Spring Beginnings

Categories: home , green living |

Spring is in the air, and I’ve managed to keep my gardening fervor at bay.  In previous years, I’ve planted way too early and watched with great alarm as a late frost killed my tomato plants.  Of course, the last frost date for this zone (6b) isn’t until April 6th so I’ve got a while to go before I can plant in the ground.  However, it’s getting to be time to start seedlings.  In fact, I’m even a bit late for some varieties of vegetable.  Thankfully I’m not growing those from seeds.  I’m quite the novice when it comes to seeds, and some plants, i.e. tomatoes, are more likely to survive if I buy them already thriving.

Actually, I prefer live plants most of the time.  Unfortunately, there is one variety of squash that we’re addicted to and is only available as seeds. Last year, I tried to grow it but failed miserably.  After all, it’s difficult to force yourself out of bed to water your garden in the morning, and it is especially difficult if you’re a sleep deprived new mom.  In order to get our fix, Chris, Cecilia, and I loaded up and went to the farmers’ market every Saturday morning because there was one farmer that grew it.  And on the weeks he wasn’t there, there was quite a bit of sadness in our house.  (I might be exaggerating a little bit, but if we thought about it, we were sad.) This year I’m determined to grow my own.  We’ll probably still go to the Market on Saturdays, but we’ll spend our money on other things, like local honey and watermelons.  (We all know I don’t need to grow watermelons again.  I was too successful at that.)

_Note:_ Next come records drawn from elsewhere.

[src/rtl/pwm_pkg.sv]
// Shared defaults and types for the multi-channel PWM block and its timers.
package pwm_pkg;
  localparam int DEF_NUM_CH  = 16;
  localparam int DEF_CNT_W   = 8;
  localparam int DEF_PRESC_W = 8;
  localparam int CH_IDX_W    = $clog2(DEF_NUM_CH);

  typedef logic [DEF_CNT_W-1:0] duty_t;
endpackage

[src/rtl/pwm_prescaler.sv]
// Clock prescaler: one-cycle tick every prescale+1 clocks, prescale read live.
// Tick is combinational from the count register; free-running, no backpressure.
module pwm_prescaler
  import pwm_pkg::*;
#(
  parameter int PRESC_W = DEF_PRESC_W
) (
  input  logic               clk,
  input  logic               rst_n,
  input  logic [PRESC_W-1:0] prescale,
  output logic               tick
);
  logic [PRESC_W-1:0] presc_cnt_q, presc_cnt_d;

  // >= so that lowering prescale below the running count ends the wait at once
  assign tick        = (presc_cnt_q >= prescale);
  assign presc_cnt_d = tick ? '0 : presc_cnt_q + 1'b1;

  always_ff @(posedge clk) begin
    if (!rst_n) presc_cnt_q <= '0;
    else        presc_cnt_q <= presc_cnt_d;
  end
endmodule

[src/rtl/pwm_multi_channel.sv]
// NUM_CH-channel PWM with programmable period/prescale and double-buffered duty.
// Outputs registered one clk after counter/active duty; writes are never stalled.
module pwm_multi_channel
  import pwm_pkg::*;
#(
  parameter int NUM_CH  = DEF_NUM_CH,
  parameter int CNT_W   = DEF_CNT_W,
  parameter int PRESC_W = DEF_PRESC_W
) (
  input  logic                      clk,
  input  logic                      rst_n,
  input  logic [NUM_CH-1:0]         en_out,
  input  logic [NUM_CH-1:0]         en_pwm,
  input  logic                      duty_wr,
  input  logic [$clog2(NUM_CH)-1:0] duty_ch,
  input  logic [CNT_W-1:0]          duty_val,
  input  logic [CNT_W-1:0]          period,
  input  logic [PRESC_W-1:0]        prescale,
  output logic [NUM_CH-1:0]         out,
  output logic                      period_start
);
  localparam int IDX_W = $clog2(NUM_CH);

  logic              tick, wrap;
  logic [CNT_W-1:0]  cnt_q, cnt_d;
  logic [CNT_W-1:0]  pending_q [NUM_CH];
  logic [CNT_W-1:0]  pending_d [NUM_CH];
  logic [CNT_W-1:0]  active_q  [NUM_CH];
  logic [CNT_W-1:0]  active_d  [NUM_CH];
  logic [NUM_CH-1:0] wr_sel, cmp_hi, out_q, out_d;
  logic              period_start_q;

  pwm_prescaler #(.PRESC_W(PRESC_W)) u_presc (
    .clk      (clk),
    .rst_n    (rst_n),
    .prescale (prescale),
    .tick     (tick)
  );

  // >= lets a live period reduction below cnt wrap on the next tick
  assign wrap = tick && (cnt_q >= period);

  always_comb begin
    cnt_d = cnt_q;
    if (wrap)      cnt_d = '0;
    else if (tick) cnt_d = cnt_q + 1'b1;
  end

  for (genvar i = 0; i < NUM_CH; i++) begin : g_ch
    assign wr_sel[i]    = duty_wr && (duty_ch == IDX_W'(i));
    // active loads from pending_d so a write on the wrap cycle reaches the new period
    assign pending_d[i] = wr_sel[i] ? duty_val : pending_q[i];
    assign active_d[i]  = wrap ? pending_d[i] : active_q[i];
    assign cmp_hi[i]    = cnt_q < active_q[i];
    assign out_d[i]     = en_out[i] && (!en_pwm[i] || cmp_hi[i]);
  end

  always_ff @(posedge clk) begin
    if (!rst_n) begin
      cnt_q          <= '0;
      out_q          <= '0;
      period_start_q <= 1'b0;
      for (int i = 0; i < NUM_CH; i++) begin
        pending_q[i] <= '0;
        active_q[i]  <= '0;
      end
    end else begin
      cnt_q          <= cnt_d;
      out_q          <= out_d;
      period_start_q <= wrap;
      pending_q      <= pending_d;
      active_q       <= active_d;
    end
  end

  assign out          = out_q;
  assign period_start = period_start_q;
endmodule

[config.mk]
export PLATFORM = sky130hd
export DESIGN_NAME = pwm_multi_channel
export DESIGN_NICKNAME = d
export VERILOG_FILES = /design/src/rtl/pwm_pkg.sv /design/src/rtl/pwm_prescaler.sv /design/src/rtl/pwm_multi_channel.sv
export SDC_FILE = /design/constraint.sdc
export NUM_CORES = 1
export LEC_CHECK = 0
export CAP_MARGIN = 5
export CORE_MARGIN = 5
export CORE_UTILIZATION = 40
export CTS_CLUSTER_SIZE = 10
export DETAILED_ROUTE_END_ITERATION = 12
export GPL_ROUTABILITY_DRIVEN = 0
export PLACE_DENSITY = 0.61
export REMOVE_ABC_BUFFERS = 1
export SYNTH_ARGS = -nofsm -noshare
export SYNTH_HDL_FRONTEND = slang
export SYNTH_SLANG_ARGS = --single-unit
[constraint.sdc]
create_clock -name clk -period 5.76 [get_ports clk]
set_clock_uncertainty 0.2 [all_clocks]
set_input_delay 0.864 -clock clk [delete_from_list [all_inputs] [get_ports clk]]
set_output_delay 0.864 -clock clk [all_outputs]
set_load 0.05 [all_outputs]
# ---- After elaboration in Yosys (flattened, before gate mapping)
# Cells that the tools add are included.
dict set report word_totals {
  wordCells 156
  in_bits 63
  output_inout_bits 17
  reg_bits 289
}
dict set report classes {
  n_addsub 2
  n_reduce_logical 68
  n_eq_ne 15
  n_bitwise 1
  order_cmp 18
  muxes 16
}
# operator n
set ops {}
lappend ops {{$lt A8 B8 Y1} 16}
lappend ops {{$mux W8} 16}
lappend ops {{$logic_and A1 B1 Y1} 33}
lappend ops {{$eq A4 B4 Y1 const B} 8}
lappend ops {{$add A8 B1 Y8 const B} 2}
lappend ops {{$eq A4 B3 Y1 const B} 4}
lappend ops {{$ge A8 B8 Y1} 2}
lappend ops {{$logic_not A1 Y1} 16}
lappend ops {{$logic_or A1 B1 Y1} 16}
lappend ops {{$eq A4 B2 Y1 const B} 2}
lappend ops {{$eq A4 B1 Y1 const B} 1}
lappend ops {{$logic_not A4 Y1} 1}
lappend ops {{$reduce_or A2 Y1} 2}
lappend ops {{$not A1 Y1} 1}

# ---- Logic depth before layout (Yosys ltp)
# Gate-level depths: netlist of run 1.
dict set report depth {
  depth_word 3
  depth_mapped 11
  depth_no_buf 7
}

# ---- Modules after synthesis
# Synthesis of run 1 repeated with hierarchy kept, for this count alone.
dict set report unflattened {
  hier_cells 1589
  hier_area_um2 14709.1
}
# mod seq_area_each_um2 instances cells_each area_per_inst_um2
set modules_own_cells {}
lappend modules_own_cells {pwm_multi_channel 5625.4 1 1531 14183.6}
lappend modules_own_cells {pwm_prescaler 160.2 1 58 525.5}

# ---- Least setup slack after synthesis of run 1
# No wires, ideal clock.
dict set report synth_path {
  path_type {in2reg}
  start {input port prescale[5]}
  end {register active_q[100] in the netlist's numbering}
  path_slack_ns 2.922
  t_arrival_ns 2.517
  n_path_buf 2
  setup_time_ns 0.121
  t_required_ns 5.439
  path_stages 9
  path_cell_list {inv_1 -> ha_1 -> nand2_1 -> nor3_1 -> a21oi_2 -> nor2_1 -> buf_2 -> buf_2 -> mux2_2}
}
dict set report synth_via {
  elab_chain_cells 2
}
# element line
set synth_rtl {}
lappend synth_rtl {{start, declared} pwm_multi_channel.sv:18} ;# input logic [PRESC_W-1:0] prescale,
lappend synth_rtl {{$ge A8 B8 Y1} pwm_prescaler.sv:16} ;# assign tick = (presc_cnt_q >= prescale);
lappend synth_rtl {{$logic_and A1 B1 Y1} pwm_multi_channel.sv:41} ;# assign wrap = tick && (cnt_q >= period);
lappend synth_rtl {{end signal, assigned} pwm_multi_channel.sv:72} ;# active_q <= active_d;
lappend synth_rtl {{end, declared} pwm_multi_channel.sv:28} ;# logic [CNT_W-1:0] active_q [NUM_CH];
# No other way between the ends.
# A chain may end at the register's enable or synchronous reset.

# ---- Worst setup path in the final report of run 1
dict set report layout_path {
  start {register cnt_q[1]}
  end {register active_q[97] in the netlist's numbering}
}
dict set report layout_via {
  elab_chain_cells 2
}
# element line
set layout_rtl {}
lappend layout_rtl {{start, declared} pwm_multi_channel.sv:25} ;# logic [CNT_W-1:0] cnt_q, cnt_d;
lappend layout_rtl {{start signal, assigned} pwm_multi_channel.sv:68} ;# cnt_q <= cnt_d;
lappend layout_rtl {{$ge A8 B8 Y1} pwm_multi_channel.sv:41}
lappend layout_rtl {{$logic_and A1 B1 Y1} pwm_multi_channel.sv:41}
# No other way between the ends.

==> reports/qor.yml, run 1 <==
flow_run:
  drv_cap: 0
logic_synthesis:
  syn_inst: 1432
  yosys-top-cells-area: "dfxtp_1, ha_1, mux2_2"
  ys_warn_count: 0
  ys_ff_latch: 289
  yosysSeqAreaShare_pct: 42.5
  synth.most_common_cell: "dfxtp_1"
  synth-edff-count: 0
  async_reset_ff_share_pct: 0
  synth_area_per_cell_um2: 9.51
  synth_top_area_share_pct: 42.5
  syn_area_um2: 13600
  synth_cell_types: 40
  yosys.area.top_type: "dfxtp_1"
  synthTopCellsByCount: "dfxtp_1, nor2_1, inv_1"
  ys_dominant_reg_cell: "dfxtp_1"
sta:
  fin_crit_ns: 3.43
  setup_ws_ns: 2.33
  finalSetupViolations: 0
  timing.fmax_mhz: 292
  hold_violations: 0
  finalSetupTns_ns: 0
  rsz0062_at_grt: "no"
  tightest_slew_ns: 1.22
  fin_crit_sh_pct: 59.5
  slew_viol_final: 0
  slew_headroom_pct: 18.7
die:
  io_pins: 80
  fp.dieW_um: 194
  rows: 67
  initial_core_util_pct: 40.6
  die_h_um: 194
  die-area_um2: 37800
  core_area_um2: 33500
worst_setup_path:
  max_stage_delay_ns: 1.04
  worst_r2r_startpoint: "cnt_q[1]$_SDFFE_PP0P_"
  worst_r2r_endpoint: "active_q[97]$_SDFFE_PN0P_"
  crit_slowest_cell: "dfxtp_1"
  cp_max_fo: 70
  reg2reg_slack_ns: 2.33
  crit_chain: "ha_1, nor4_1, o21ai_1, a311oi_4, nor2_4, buf_4, mux2_2"
  cp_num_cells: 7
  startpoint: "cnt_q[1]$_SDFFE_PP0P_"
  cp.required_ns: 5.94
  startpoint_type: "flop"
  path_buf_inv: 1
  crit_type: "reg -> reg"
  crit_arrival_ns: 3.60
  reg2reg_depth: 7
  cpLargestDelayFamily: "flip-flops"
  crit_path_end: "active_q[97]$_SDFFE_PN0P_"
  timing.critical_path.to_type: "flop"
power_and_ir_drop:
  p_leak_uw: 0.00654
  cellPowerDensity_nw_per_um2: 264
  p_total_uw: 4180
  vdd_drop_max_mv: 0.178
global_route:
  antenna_found_initial: 0
  grt_max_degree: 195
  overflow: 0
  first_global_vias: 9512
  track_usage_pct: 15.7
  grt_first_pass_wirelength_um: 49300
min_path:
  min_path_type: "reg -> reg"
  min_from: "pending_q[121]$_SDFF_PN0_"
  holdPathStages: 2
final_layout:
  drive_above_1_share_pct: 12.1
  nets: 1683
  diodes: 0
  synthToLayoutAreaGrowth_pct: 16.0
  num-fill-cells: 3221
clocking:
  cts.sinks: 289
  cts_tree: "built"
  post_cts_buffers: 0
  clkTransAtPathRegs_ns: 0.05
  cts_root_buf: "clkbuf_16"
  htree_num_levels: 2
  cts_hold_buf: 0
  clockBufferDepth: 3
  ctsResizeCount: 0
  cts_buffers: 35
  clock_latency_ns: 0.49
routing:
  firstDrtPassIters: 4
  drt_wl_total_um: 30100
  drtAntennaViolNets: 0
  drc: 0
  routed_via_density: 5.00
  drtIter0Drc: 424
  vias: 9732
  post_drt_wl_per_cell_um: 15.5
placement:
  dpl_worst_slack_ns: 1.88
  portBuffers: 79
  hpwl_um: 18400
status:
  outcome: "finished clean"
-- how the worst min path moves through the flow --
stage | to | slack (ns)
after floorplan | pending_q[121]$_SDFF_PN0_ | 0.24
after global placement | pending_q[122]$_SDFF_PN0_ | 0.24
after detailed placement | pending_q[124]$_SDFF_PN0_ | 0.26
after CTS | pending_q[124]$_SDFF_PN0_ | 0.26
after global routing | pending_q[124]$_SDFF_PN0_ | 0.28
final | pending_q[121]$_SDFF_PN0_ | 0.26
-- placed cells by master, fill, tap and decap left out, types with 4 or more instances in the layout --
| cell | n |
|---|---|
| ha_1 | 130 |
| nand3b_1 | 4 |
| nand2_1 | 55 |
| nor3_1 | 4 |
| mux2i_1 | 121 |
| a31oi_1 | 22 |
| clkbuf_16 | 37 |
| o21ai_0 | 18 |
| clkbuf_1 | 7 |
| o41ai_1 | 16 |
| a221o_1 | 16 |
| a21o_1 | 33 |
| mux2_2 | 112 |
| dfxtp_1 | 289 |
| inv_1 | 130 |
| a21oi_1 | 46 |
| clkdlybuf4s50_1 | 78 |
| nor2_1 | 246 |
| nand2b_1 | 19 |
| buf_4 | 14 |
| o211ai_1 | 16 |
| xor2_1 | 4 |
| nand3_1 | 24 |
| nor2_2 | 9 |
| and3_1 | 21 |
-- worst reg2reg max path, delay by kind of cell, from the launching register on --
kind                     cells  cell delay, ns
AO/OA/AOI/OAI                2            0.32
adder cells (fa/ha/maj)      1            0.30
buffers and inverters        1            0.71
flip-flops                   1            1.04
multiplexers                 1            0.55
AND/OR/NAND/NOR              2            0.19
-- metrics by stage --
| stage | util (%) | cells | hold WS [ns] | cell area, um^2 |
|---|---|---|---|---|
| after global routing | 47.1 | 1947 | 0.279 | 15800 |
| after global placement | 44.2 | 1901 | 0.243 | 14800 |
| after floorplan | - | 1359 | 0.235 | 13300 |
| after detailed placement | 44.2 | 1901 | 0.255 | 14800 |
| final | 47.1 | 1947 | 0.263 | 15800 |
| after CTS | 47.1 | 1947 | 0.262 | 15800 |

Despite my failure, I did learn a couple things last year.  First, the supplies to start seeds can be a little expensive for something that you plan to either put in the ground or throw away.  Second, you shouldn’t use paper to mark your seedlings because it will wash away when it rains, and you won’t know which plant is which until you have four butternut squash vines growing.  This year, I have a new method, a cheaper method - yogurt cups!  It’s always bothered me that yogurt comes in a #5 plastic, which isn’t recyclable in our area.  How can something so good for your digestive system be so bad for the earth?  Anyway, I thought I’d give the cups one more use before tossing them in the trash.  I also marked the appropriately labeled the cups with a permanent marker.  Take that rain!

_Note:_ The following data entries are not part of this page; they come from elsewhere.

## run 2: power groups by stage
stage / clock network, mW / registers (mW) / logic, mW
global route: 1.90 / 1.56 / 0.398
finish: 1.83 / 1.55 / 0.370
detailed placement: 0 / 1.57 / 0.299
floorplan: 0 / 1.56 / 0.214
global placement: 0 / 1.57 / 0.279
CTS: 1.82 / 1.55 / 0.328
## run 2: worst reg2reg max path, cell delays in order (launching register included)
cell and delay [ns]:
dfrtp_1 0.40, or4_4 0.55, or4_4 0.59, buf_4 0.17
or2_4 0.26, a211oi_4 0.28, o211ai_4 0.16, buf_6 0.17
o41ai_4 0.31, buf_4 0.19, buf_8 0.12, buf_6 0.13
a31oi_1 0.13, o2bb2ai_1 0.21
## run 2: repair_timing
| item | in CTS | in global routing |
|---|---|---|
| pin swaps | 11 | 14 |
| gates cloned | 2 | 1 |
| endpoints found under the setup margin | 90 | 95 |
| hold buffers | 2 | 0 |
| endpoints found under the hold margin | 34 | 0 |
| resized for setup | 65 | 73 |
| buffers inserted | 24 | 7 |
===== src/rtl/fifo_32_frame_tx.sv =====
// Pops 32-bit words from the upstream FIFO and sends them as SYNC, LEN, LEN*4 payload bytes (LSB first), CHK frames.
// Latency: a frame starts once MAX_WORDS words are buffered or TIMEOUT idle cycles pass; then one byte per accepted transfer.
// Backpressure: TX_DATA holds while TX_VALID && !TX_READY; pops are issued only in FILL and only while the FIFO is not empty.
module fifo_32_frame_tx #(
    parameter int         MAX_WORDS = 16,
    parameter logic [7:0] SYNC_BYTE = 8'hA5,
    parameter int         TIMEOUT   = 255
) (
    input  logic        clk_i,
    input  logic        rst_n_i,
    input  logic        fifo_empty_i,
    output logic        fifo_read_o,
    input  logic [31:0] fifo_data_i,
    output logic [7:0]  tx_data_o,
    output logic        tx_valid_o,
    input  logic        tx_ready_i,
    output logic        busy_o,
    output logic [15:0] frame_cnt_o
);

    localparam int CW = $clog2(MAX_WORDS + 1);
    localparam int IW = (MAX_WORDS > 1) ? $clog2(MAX_WORDS) : 1;
    localparam int TW = (TIMEOUT > 0) ? $clog2(TIMEOUT + 1) : 1;

    typedef enum logic [2:0] {
        S_IDLE, S_FILL, S_SYNC, S_LEN, S_PAYLOAD, S_CHK
    } state_t;

    state_t         state_q, state_d;
    logic [CW-1:0]  issued_q, issued_d;
    logic [CW-1:0]  len_q, len_d;
    logic           cap_q, cap_d;
    logic [TW-1:0]  idle_q, idle_d;
    logic [IW-1:0]  word_q, word_d;
    logic [1:0]     byte_q, byte_d;
    logic [7:0]     chk_q, chk_d;
    logic [15:0]    frame_cnt_q, frame_cnt_d;
    logic [31:0]    wbuf_q [2**IW];
    logic           xfer;
    logic [7:0]     pay_byte;

    assign tx_valid_o  = (state_q == S_SYNC) || (state_q == S_LEN) ||
                         (state_q == S_PAYLOAD) || (state_q == S_CHK);
    assign xfer        = tx_valid_o && tx_ready_i;
    assign busy_o      = (state_q != S_IDLE);
    assign frame_cnt_o = frame_cnt_q;
    assign pay_byte    = wbuf_q[word_q][8*byte_q +: 8];

    always_comb begin
        state_d     = state_q;
        issued_d    = issued_q;
        len_d       = len_q;
        idle_d      = idle_q;
        word_d      = word_q;
        byte_d      = byte_q;
        chk_d       = chk_q;
        frame_cnt_d = frame_cnt_q;
        fifo_read_o = 1'b0;
        tx_data_o   = 8'h00;
        case (state_q)
            S_IDLE: begin
                issued_d = '0;
                idle_d   = '0;
                if (!fifo_empty_i) state_d = S_FILL;
            end
            S_FILL: begin
                fifo_read_o = !fifo_empty_i && (issued_q < CW'(MAX_WORDS));
                if (fifo_read_o) begin
                    issued_d = issued_q + CW'(1);
                    idle_d   = '0;
                end else if (fifo_empty_i && issued_q != '0 && idle_q != TW'(TIMEOUT)) begin
                    idle_d = idle_q + TW'(1);
                end
                // Leave only after the last popped word has been written into the buffer.
                if (!cap_q && !fifo_read_o && issued_q != '0 &&
                    (issued_q == CW'(MAX_WORDS) || idle_q == TW'(TIMEOUT))) begin
                    state_d = S_SYNC;
                    len_d   = issued_q;
                    word_d  = '0;
                    byte_d  = '0;
                end
            end
            S_SYNC: begin
                tx_data_o = SYNC_BYTE;
                if (xfer) state_d = S_LEN;
            end
            S_LEN: begin
                tx_data_o = 8'(len_q);
                if (xfer) begin
                    chk_d   = 8'(len_q);
                    state_d = S_PAYLOAD;
                end
            end
            S_PAYLOAD: begin
                tx_data_o = pay_byte;
                if (xfer) begin
                    chk_d  = chk_q ^ pay_byte;
                    byte_d = byte_q + 2'd1;
                    if (byte_q == 2'd3) begin
                        if (CW'(word_q) == len_q - CW'(1)) state_d = S_CHK;
                        else                               word_d  = word_q + IW'(1);
                    end
                end
            end
            S_CHK: begin
                tx_data_o = chk_q;
                if (xfer) begin
                    frame_cnt_d = frame_cnt_q + 16'd1;
                    state_d     = S_IDLE;
                end
            end
            default: state_d = S_IDLE;
        endcase
    end

    assign cap_d = fifo_read_o;

    always_ff @(posedge clk_i or negedge rst_n_i) begin
        if (!rst_n_i) begin
            state_q     <= S_IDLE;
            issued_q    <= '0;
            len_q       <= '0;
            cap_q       <= 1'b0;
            idle_q      <= '0;
            word_q      <= '0;
            byte_q      <= '0;
            chk_q       <= 8'h00;
            frame_cnt_q <= 16'h0000;
        end else begin
            state_q     <= state_d;
            issued_q    <= issued_d;
            len_q       <= len_d;
            cap_q       <= cap_d;
            idle_q      <= idle_d;
            word_q      <= word_d;
            byte_q      <= byte_d;
            chk_q       <= chk_d;
            frame_cnt_q <= frame_cnt_d;
        end
    end

    // The word popped last cycle lands at the slot just counted by issued_q.
    always_ff @(posedge clk_i) begin
        if (cap_q) wbuf_q[IW'(issued_q - CW'(1))] <= fifo_data_i;
    end

endmodule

So here are my kids.  I might plant a few more veggies in the next few days.  It just depends if I’m craving yogurt. (As you can see, I ran out of yogurt cups and had to use a few traditional peat moss pots.)



  1. Nicki

    I used yogurt cups last year and it worked great- I just stabbed some holes in the bottom for drainage. Too bad our last frost is MAY- we may not get around to having a garden this year with the new addition.